The Trouble of the Barbed Wire.

XXXVIII.

So, ingloriously, ended the Angel's first and last appearance in Society. Vicar and Angel returned to the Vicarage; crestfallen black figures in the bright sunlight, going dejectedly. The Angel, deeply pained that the Vicar was pained. The Vicar, dishevelled and desperate, intercalating spasmodic remorse and apprehension with broken explanations of the Theory of Etiquette. "They do not understand," said the Vicar over and over again. "They will all be so very much aggrieved. I do not know what to say to them. It is all so confused, so perplexing." And at the gate of the Vicarage, at the very spot where Delia had first seemed beautiful, stood Horrocks the village constable, awaiting them. He held coiled up about his hand certain short lengths of barbed wire.

"Good evening, Horrocks," said the Vicar as the constable held the gate open.

"Evenin', Sir," said Horrocks, and added in a kind of mysterious undertone, "Could I speak to you a minute, Sir?"

"Certainly," said the Vicar.
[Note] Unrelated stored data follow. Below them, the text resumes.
`src/rtl/mmio_monitor_pkg.sv`:
```
// Shared types and address arithmetic for the MMIO monitor.
// The data and status addresses of each channel are computed here and nowhere else.
package mmio_monitor_pkg;

    typedef enum logic {
        ST_IDLE     = 1'b0,
        ST_REDIRECT = 1'b1
    } state_t;

    localparam logic [31:0] DEFAULT_BASE_ADDR = 32'hFFFF8000;
    localparam int unsigned CH_STRIDE         = 8;
    localparam int unsigned DATA_OFFSET       = 4;

    // Computed at 64 bits; callers truncate to their own address width (ADDR_W <= 64).
    function automatic logic [63:0] status_addr(input logic [63:0] base, input logic [31:0] ch);
        return base + 64'(ch) * 64'(CH_STRIDE);
    endfunction

    function automatic logic [63:0] data_addr(input logic [63:0] base, input logic [31:0] ch);
        return status_addr(base, ch) + 64'(DATA_OFFSET);
    endfunction

endpackage

```
`src/rtl/mmio_monitor_if.sv`:
```
// Processor-side access, sticky-flag clears and monitor outputs as one bundle.
// inValid qualifies inAddress in the same cycle; there is no backpressure, every cycle is consumed.
interface mmio_monitor_if #(
    parameter int NUM_CH = 4,
    parameter int ADDR_W = 32
);
    logic              inValid;
    logic [ADDR_W-1:0] inAddress;
    logic [NUM_CH-1:0] statusClear;
    logic              overrunClear;
    logic [ADDR_W-1:0] outAddress;
    logic [NUM_CH-1:0] status;
    logic              busy;
    logic              overrun;

    modport master (
        output inValid, inAddress, statusClear, overrunClear,
        input  outAddress, status, busy, overrun
    );

    modport slave (
        input  inValid, inAddress, statusClear, overrunClear,
        output outAddress, status, busy, overrun
    );
endinterface

```
`src/rtl/mmio_addr_decode.sv`:
```
// Compares a qualified address against every channel's data address and
// reports a one-hot hit vector plus its encoded channel index.
module mmio_addr_decode
    import mmio_monitor_pkg::*;
#(
    parameter int                NUM_CH    = 4,
    parameter int                ADDR_W    = 32,
    parameter logic [ADDR_W-1:0] BASE_ADDR = ADDR_W'(DEFAULT_BASE_ADDR),
    parameter int                IDX_W     = 2
) (
    input  logic              inValid,
    input  logic [ADDR_W-1:0] inAddress,
    output logic [NUM_CH-1:0] hit,
    output logic              hit_any,
    output logic [IDX_W-1:0]  hit_idx
);

    for (genvar i = 0; i < NUM_CH; i++) begin : g_cmp
        assign hit[i] = inValid && (inAddress == ADDR_W'(data_addr(64'(BASE_ADDR), 32'(i))));
    end

    assign hit_any = |hit;

    // Data addresses are distinct, so at most one bit of hit is set.
    always_comb begin
        hit_idx = '0;
        for (int i = 0; i < NUM_CH; i++) begin
            if (hit[i]) hit_idx = IDX_W'(i);
        end
    end

endmodule

```
`src/rtl/mmio_monitor.sv`:
```
// Watches processor accesses to per-channel data addresses and, on a hit,
// redirects the outgoing address to that channel's status word for HOLD_CYCLES cycles.
module mmio_monitor
    import mmio_monitor_pkg::*;
#(
    parameter int                NUM_CH      = 4,
    parameter int                ADDR_W      = 32,
    parameter logic [ADDR_W-1:0] BASE_ADDR   = ADDR_W'(DEFAULT_BASE_ADDR),
    parameter int                HOLD_CYCLES = 1
) (
    input  logic                clk,
    input  logic                reset,
    mmio_monitor_if.slave       bus,
    output state_t              dbg_state
);

    localparam int IDX_W = (NUM_CH > 1) ? $clog2(NUM_CH) : 1;
    localparam int CNT_W = (HOLD_CYCLES > 1) ? $clog2(HOLD_CYCLES) : 1;

    state_t            state_q;
    logic [IDX_W-1:0]  idx_q;
    logic [CNT_W-1:0]  cnt_q;
    logic [NUM_CH-1:0] status_q;
    logic              overrun_q;
    logic              busy_q;

    logic [NUM_CH-1:0] hit;
    logic              hit_any;
    logic [IDX_W-1:0]  hit_idx;
    logic [ADDR_W-1:0] redirect_addr;

    mmio_addr_decode #(
        .NUM_CH    (NUM_CH),
        .ADDR_W    (ADDR_W),
        .BASE_ADDR (BASE_ADDR),
        .IDX_W     (IDX_W)
    ) u_decode (
        .inValid   (bus.inValid),
        .inAddress (bus.inAddress),
        .hit       (hit),
        .hit_any   (hit_any),
        .hit_idx   (hit_idx)
    );

    always_ff @(posedge clk) begin
        if (reset) begin
            state_q   <= ST_IDLE;
            idx_q     <= '0;
            cnt_q     <= '0;
            status_q  <= '0;
            overrun_q <= 1'b0;
            busy_q    <= 1'b0;
        end else begin
            // A hit on the same edge as a clear keeps the flag set.
            status_q  <= (status_q & ~bus.statusClear) | hit;
            overrun_q <= (overrun_q & ~bus.overrunClear) | (hit_any && state_q == ST_REDIRECT);

            case (state_q)
                ST_IDLE: begin
                    if (hit_any) begin
                        state_q <= ST_REDIRECT;
                        busy_q  <= 1'b1;
                        idx_q   <= hit_idx;
                        cnt_q   <= CNT_W'(HOLD_CYCLES - 1);
                    end
                end
                ST_REDIRECT: begin
                    // Hits seen here only raise flags; the redirect is never extended.
                    if (cnt_q == '0) begin
                        state_q <= ST_IDLE;
                        busy_q  <= 1'b0;
                    end else begin
                        cnt_q <= cnt_q - 1'b1;
                    end
                end
                default: begin
                    state_q <= ST_IDLE;
                    busy_q  <= 1'b0;
                end
            endcase
        end
    end

    assign redirect_addr  = ADDR_W'(status_addr(64'(BASE_ADDR), 32'(idx_q)));
    assign bus.outAddress = (state_q == ST_REDIRECT) ? redirect_addr : bus.inAddress;
    assign bus.status     = status_q;
    assign bus.overrun    = overrun_q;
    assign bus.busy       = busy_q;
    assign dbg_state      = state_q;

endmodule

```
`src/flat_wrapper.sv`:
```
// flat-port wrapper written by rule: the top's interface ports become plain ports
module mmio_monitor_flat import mmio_monitor_pkg::*;
#(
    parameter int                NUM_CH      = 4,
    parameter int                ADDR_W      = 32,
    parameter logic [ADDR_W-1:0] BASE_ADDR   = ADDR_W'(DEFAULT_BASE_ADDR),
    parameter int                HOLD_CYCLES = 1
)
  (clk, reset, dbg_state, bus_inValid, bus_inAddress, bus_statusClear, bus_overrunClear, bus_outAddress, bus_status, bus_busy, bus_overrun);
  mmio_monitor_if #(.NUM_CH(NUM_CH), .ADDR_W(ADDR_W)) bus_i ();
  input  logic clk;
  input  logic reset;
  output state_t dbg_state;
  input wire logic [$bits(bus_i.inValid)-1:0] bus_inValid;
  input wire logic [$bits(bus_i.inAddress)-1:0] bus_inAddress;
  input wire logic [$bits(bus_i.statusClear)-1:0] bus_statusClear;
  input wire logic [$bits(bus_i.overrunClear)-1:0] bus_overrunClear;
  output wire logic [$bits(bus_i.outAddress)-1:0] bus_outAddress;
  output wire logic [$bits(bus_i.status)-1:0] bus_status;
  output wire logic [$bits(bus_i.busy)-1:0] bus_busy;
  output wire logic [$bits(bus_i.overrun)-1:0] bus_overrun;
  assign bus_i.inValid = bus_inValid;
  assign bus_i.inAddress = bus_inAddress;
  assign bus_i.statusClear = bus_statusClear;
  assign bus_i.overrunClear = bus_overrunClear;
  assign bus_outAddress = bus_i.outAddress;
  assign bus_status = bus_i.status;
  assign bus_busy = bus_i.busy;
  assign bus_overrun = bus_i.overrun;
  mmio_monitor #(.NUM_CH(NUM_CH), .ADDR_W(ADDR_W), .BASE_ADDR(BASE_ADDR), .HOLD_CYCLES(HOLD_CYCLES)) u_core (.clk(clk), .reset(reset), .bus(bus_i), .dbg_state(dbg_state));
endmodule
```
The Angel walked on thoughtfully to the house, and meeting Delia in the hall stopped her and cross-examined her at length over differences between Servants and Ladies.

"You'll excuse my taking the liberty, Sir," said Horrocks, "but there's trouble brewin' for that crippled gent you got stayin' here."
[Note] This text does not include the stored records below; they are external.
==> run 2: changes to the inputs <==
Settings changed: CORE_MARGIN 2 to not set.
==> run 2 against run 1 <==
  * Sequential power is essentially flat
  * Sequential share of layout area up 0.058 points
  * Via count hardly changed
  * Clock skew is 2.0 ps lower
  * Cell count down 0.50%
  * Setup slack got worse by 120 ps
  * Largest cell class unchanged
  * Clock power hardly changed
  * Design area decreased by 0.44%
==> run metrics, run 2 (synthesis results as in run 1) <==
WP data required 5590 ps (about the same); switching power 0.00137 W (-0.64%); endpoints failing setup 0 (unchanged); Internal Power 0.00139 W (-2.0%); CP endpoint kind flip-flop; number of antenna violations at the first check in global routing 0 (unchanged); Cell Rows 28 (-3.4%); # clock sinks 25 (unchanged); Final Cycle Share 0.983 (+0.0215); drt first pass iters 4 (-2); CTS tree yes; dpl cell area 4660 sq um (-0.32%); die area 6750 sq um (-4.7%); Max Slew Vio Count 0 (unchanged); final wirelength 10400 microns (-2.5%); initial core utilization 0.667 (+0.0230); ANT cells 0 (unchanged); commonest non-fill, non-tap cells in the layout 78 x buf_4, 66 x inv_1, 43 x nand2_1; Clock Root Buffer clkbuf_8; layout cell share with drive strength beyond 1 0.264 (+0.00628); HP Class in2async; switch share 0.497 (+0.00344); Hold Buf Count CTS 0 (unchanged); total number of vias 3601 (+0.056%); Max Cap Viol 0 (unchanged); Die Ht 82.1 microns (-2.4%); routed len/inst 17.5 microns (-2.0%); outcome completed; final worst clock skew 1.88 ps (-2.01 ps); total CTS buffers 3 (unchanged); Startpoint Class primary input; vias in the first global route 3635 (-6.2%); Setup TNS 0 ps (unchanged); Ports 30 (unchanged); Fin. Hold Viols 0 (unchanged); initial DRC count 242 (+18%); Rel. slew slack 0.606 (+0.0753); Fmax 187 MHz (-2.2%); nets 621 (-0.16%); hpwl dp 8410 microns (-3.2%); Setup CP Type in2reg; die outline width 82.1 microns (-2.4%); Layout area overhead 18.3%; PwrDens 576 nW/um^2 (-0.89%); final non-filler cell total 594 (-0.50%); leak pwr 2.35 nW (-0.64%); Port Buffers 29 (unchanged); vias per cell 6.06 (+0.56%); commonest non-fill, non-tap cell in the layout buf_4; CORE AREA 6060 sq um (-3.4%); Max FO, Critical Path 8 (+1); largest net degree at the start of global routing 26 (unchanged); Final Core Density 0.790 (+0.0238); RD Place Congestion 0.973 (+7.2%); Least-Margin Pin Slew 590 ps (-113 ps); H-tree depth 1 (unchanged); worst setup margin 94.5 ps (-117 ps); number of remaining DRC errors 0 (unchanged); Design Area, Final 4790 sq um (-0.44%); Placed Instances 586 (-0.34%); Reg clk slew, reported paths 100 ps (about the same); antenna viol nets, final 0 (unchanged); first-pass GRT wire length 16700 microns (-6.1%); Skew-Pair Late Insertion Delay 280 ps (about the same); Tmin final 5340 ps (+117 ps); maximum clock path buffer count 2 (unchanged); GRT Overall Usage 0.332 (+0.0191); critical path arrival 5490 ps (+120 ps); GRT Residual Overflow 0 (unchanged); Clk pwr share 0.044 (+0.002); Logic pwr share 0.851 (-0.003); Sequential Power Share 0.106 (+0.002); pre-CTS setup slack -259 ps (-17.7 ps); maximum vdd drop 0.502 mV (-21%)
[src/rtl/uart_tx_ctrl.sv]
// Memory-mapped UART transmit controller: snoops CPU stores into a byte FIFO and
// sequences the uart_tx start/ready handshake one byte at a time.
module uart_tx_ctrl #(
    parameter logic [11:0] DATA_ADDR   = 12'h801,
    parameter logic [11:0] STATUS_ADDR = 12'h800,
    parameter int unsigned DEPTH       = 8
) (
    input  logic                     clock,
    input  logic                     n_rst,
    input  logic [11:0]              bus_addr,
    input  logic [15:0]              bus_wdata,
    input  logic                     bus_we,
    input  logic                     tx_ready,
    output logic                     tx_start,
    output logic [7:0]               tx_data,
    output logic [15:0]              status,
    output logic [$clog2(DEPTH):0]   count
);

    localparam int unsigned PtrW = $clog2(DEPTH);
    localparam int unsigned CntW = PtrW + 1;
    localparam logic [CntW-1:0] FullCount = CntW'(DEPTH);

    localparam logic [1:0] StIdle  = 2'd0;
    localparam logic [1:0] StStart = 2'd1;
    localparam logic [1:0] StWait  = 2'd2;

    logic [1:0]      state_q, state_d;
    logic [PtrW-1:0] wr_ptr_q, wr_ptr_d;
    logic [PtrW-1:0] rd_ptr_q, rd_ptr_d;
    logic [CntW-1:0] count_q, count_d;
    logic [7:0]      tx_data_q, tx_data_d;
    logic            tx_start_q, tx_start_d;
    logic            overflow_q, overflow_d;
    logic [7:0]      mem_q [DEPTH];

    logic push_req, ctrl_req, full, push, pop, flush, busy;

    assign push_req = bus_we && (bus_addr == DATA_ADDR);
    assign ctrl_req = bus_we && (bus_addr == STATUS_ADDR);
    assign full     = (count_q == FullCount);
    // Full is judged on the pre-edge count, so a same-edge pop never rescues a push.
    assign push     = push_req && !full;
    assign pop      = (state_q == StIdle) && (count_q != '0) && tx_ready;
    assign flush    = ctrl_req && bus_wdata[1];

    always_comb begin
        state_d    = state_q;
        tx_start_d = tx_start_q;
        tx_data_d  = tx_data_q;
        case (state_q)
            StIdle: begin
                if (pop) begin
                    state_d    = StStart;
                    tx_start_d = 1'b1;
                    tx_data_d  = mem_q[rd_ptr_q];
                end
            end
            StStart: begin
                if (!tx_ready) begin
                    state_d    = StWait;
                    tx_start_d = 1'b0;
                end
            end
            StWait: begin
                if (tx_ready) begin
                    state_d = StIdle;
                end
            end
            default: begin
                state_d    = StIdle;
                tx_start_d = 1'b0;
            end
        endcase
    end

    // A flush discards queued entries only; the byte already in tx_data still goes out.
    always_comb begin
        wr_ptr_d = wr_ptr_q;
        rd_ptr_d = rd_ptr_q;
        count_d  = count_q;
        if (flush) begin
            wr_ptr_d = '0;
            rd_ptr_d = '0;
            count_d  = '0;
        end else begin
            if (push) begin
                wr_ptr_d = wr_ptr_q + 1'b1;
            end
            if (pop) begin
                rd_ptr_d = rd_ptr_q + 1'b1;
            end
            if (push && !pop) begin
                count_d = count_q + 1'b1;
            end else if (!push && pop) begin
                count_d = count_q - 1'b1;
            end
        end
    end

    always_comb begin
        overflow_d = overflow_q;
        if (ctrl_req && bus_wdata[0]) begin
            overflow_d = 1'b0;
        end
        if (push_req && full) begin
            overflow_d = 1'b1;
        end
    end

    always_ff @(posedge clock or negedge n_rst) begin
        if (!n_rst) begin
            state_q    <= StIdle;
            wr_ptr_q   <= '0;
            rd_ptr_q   <= '0;
            count_q    <= '0;
            tx_data_q  <= 8'h00;
            tx_start_q <= 1'b0;
            overflow_q <= 1'b0;
        end else begin
            state_q    <= state_d;
            wr_ptr_q   <= wr_ptr_d;
            rd_ptr_q   <= rd_ptr_d;
            count_q    <= count_d;
            tx_data_q  <= tx_data_d;
            tx_start_q <= tx_start_d;
            overflow_q <= overflow_d;
        end
    end

    always_ff @(posedge clock) begin
        if (push) begin
            mem_q[wr_ptr_q] <= bus_wdata[7:0];
        end
    end

    assign busy     = (state_q != StIdle) || (count_q != '0);
    assign status   = {12'b0, overflow_q, full, busy, !full};
    assign count    = count_q;
    assign tx_start = tx_start_q;
    assign tx_data  = tx_data_q;

endmodule
File: config.mk
export PLATFORM = sky130hd
export DESIGN_NAME = write_buffer_flat
export DESIGN_NICKNAME = d
export VERILOG_FILES = /design/src/rtl/write_buffer_if.sv /design/src/rtl/write_buffer.sv /design/src/flat_wrapper.sv
export SDC_FILE = /design/constraint.sdc
export NUM_CORES = 1
export LEC_CHECK = 0
export CAP_MARGIN = 20
export CORE_UTILIZATION = 40
export DETAILED_ROUTE_END_ITERATION = 7
export SYNTH_ARGS = -nofsm -noshare
export SYNTH_HDL_FRONTEND = slang
export SYNTH_SLANG_ARGS = --single-unit
export TNS_END_PERCENT = 1
File: constraint.sdc
create_clock -name clock -period 5.4 [get_ports clock]
set_input_delay 1.35 -clock clock [delete_from_list [all_inputs] [get_ports clock]]
set_output_delay 1.35 -clock clock [all_outputs]
set_load 0.1 [all_outputs]
File: src/rtl/write_buffer_if.sv
// Bus bundle between the data cache, the write buffer and the RAM controller.
// slave  : the write buffer's view (accepts pushes, issues RAM writes).
// master : the surrounding system's view (cache pushing, RAM acknowledging).
interface write_buffer_if #(
    parameter int ADDR_W = 32,
    parameter int DATA_W = 32
);
    // cache -> buffer
    logic              buffer_write;
    logic [2:0]        buffer_length;
    logic [ADDR_W-1:0] buffer_addr;
    logic [DATA_W-1:0] buffer_data;
    // buffer -> cache
    logic              buffer_busy;
    logic              buffer_full;
    logic              overflow;
    // RAM controller -> buffer
    logic              ram_busy;
    logic              ram_done;
    // buffer -> RAM controller
    logic              ram_write;
    logic [2:0]        ram_length;
    logic [ADDR_W-1:0] ram_addr;
    logic [DATA_W-1:0] ram_data;

    modport slave (
        input  buffer_write, buffer_length, buffer_addr, buffer_data,
        input  ram_busy, ram_done,
        output buffer_busy, buffer_full, overflow,
        output ram_write, ram_length, ram_addr, ram_data
    );

    modport master (
        output buffer_write, buffer_length, buffer_addr, buffer_data,
        output ram_busy, ram_done,
        input  buffer_busy, buffer_full, overflow,
        input  ram_write, ram_length, ram_addr, ram_data
    );
endinterface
"Bless me!" said the Vicar. "You don't say so!"

"Sir John Gotch, Sir. He's very angry indeed, Sir. His language, Sir——. But I felt bound to tell you, Sir. He's certain set on taking out a summons on account of that there barbed wire. Certain set, Sir, he is."

"Sir John Gotch!" said the Vicar. "Wire! I don't understand."

"He asked me to find out who did it. Course I've had to do my duty, Sir. Naturally a disagreeable one."

"Barbed wire! Duty! I don't understand you, Horrocks."

"I'm afraid, Sir, there's no denying the evidence. I've made careful enquiries, Sir." And forthwith the constable began telling the Vicar of a new and terrible outrage committed by the Angelic visitor.

But we need not follow that explanation in detail—or the subsequent confession. (For my own part I think there is nothing more tedious than dialogue). It gave the Vicar a new view of the Angelic character, a vignette of the Angelic indignation. A shady lane, sun-mottled, sweet hedges full of honeysuckle and vetch on either side, and a little girl gathering flowers, forgetful of the barbed wire which, all along the Sidderford Road, fenced in the dignity of Sir John Gotch from "bounders" and the detested "million." Then suddenly a gashed hand, a bitter outcry, and the Angel sympathetic, comforting, inquisitive. Explanations sob-set, and then—altogether novel phenomenon in the Angelic career—passion. A furious onslaught upon the barbed wire of Sir John Gotch, barbed wire recklessly handled, slashed, bent and broken. Yet the Angel acted without personal malice—saw in the thing only an ugly and vicious plant that trailed insidiously among its fellows. Finally the Angel's explanations gave the Vicar a picture of the Angel alone amidst his destruction, trembling and amazed at the sudden force, not himself, that had sprung up within him, and set him striking and cutting. Amazed, too, at the crimson blood that trickled down his fingers.

"It is still more horrible," said the Angel when the Vicar explained the artificial nature of the thing. "If I had seen the man who put this silly-cruel stuff there to hurt little children, I know I should have tried to inflict pain upon him. I have never felt like this before. I am indeed becoming tainted and coloured altogether by the wickedness of this world."

"To think, too, that you men should be so foolish as to uphold the laws that let a man do such spiteful things. Yes—I know; you will say it has to be so. For some remoter reason. That is a thing that only makes me angrier. Why cannot an act rest on its own merits?... As it does in the Angelic Land."

That was the incident the history of which the Vicar now gradually learnt, getting the bare outline from Horrocks, the colour and emotion subsequently from the Angel. The thing had happened the day before the musical festival at Siddermorton House.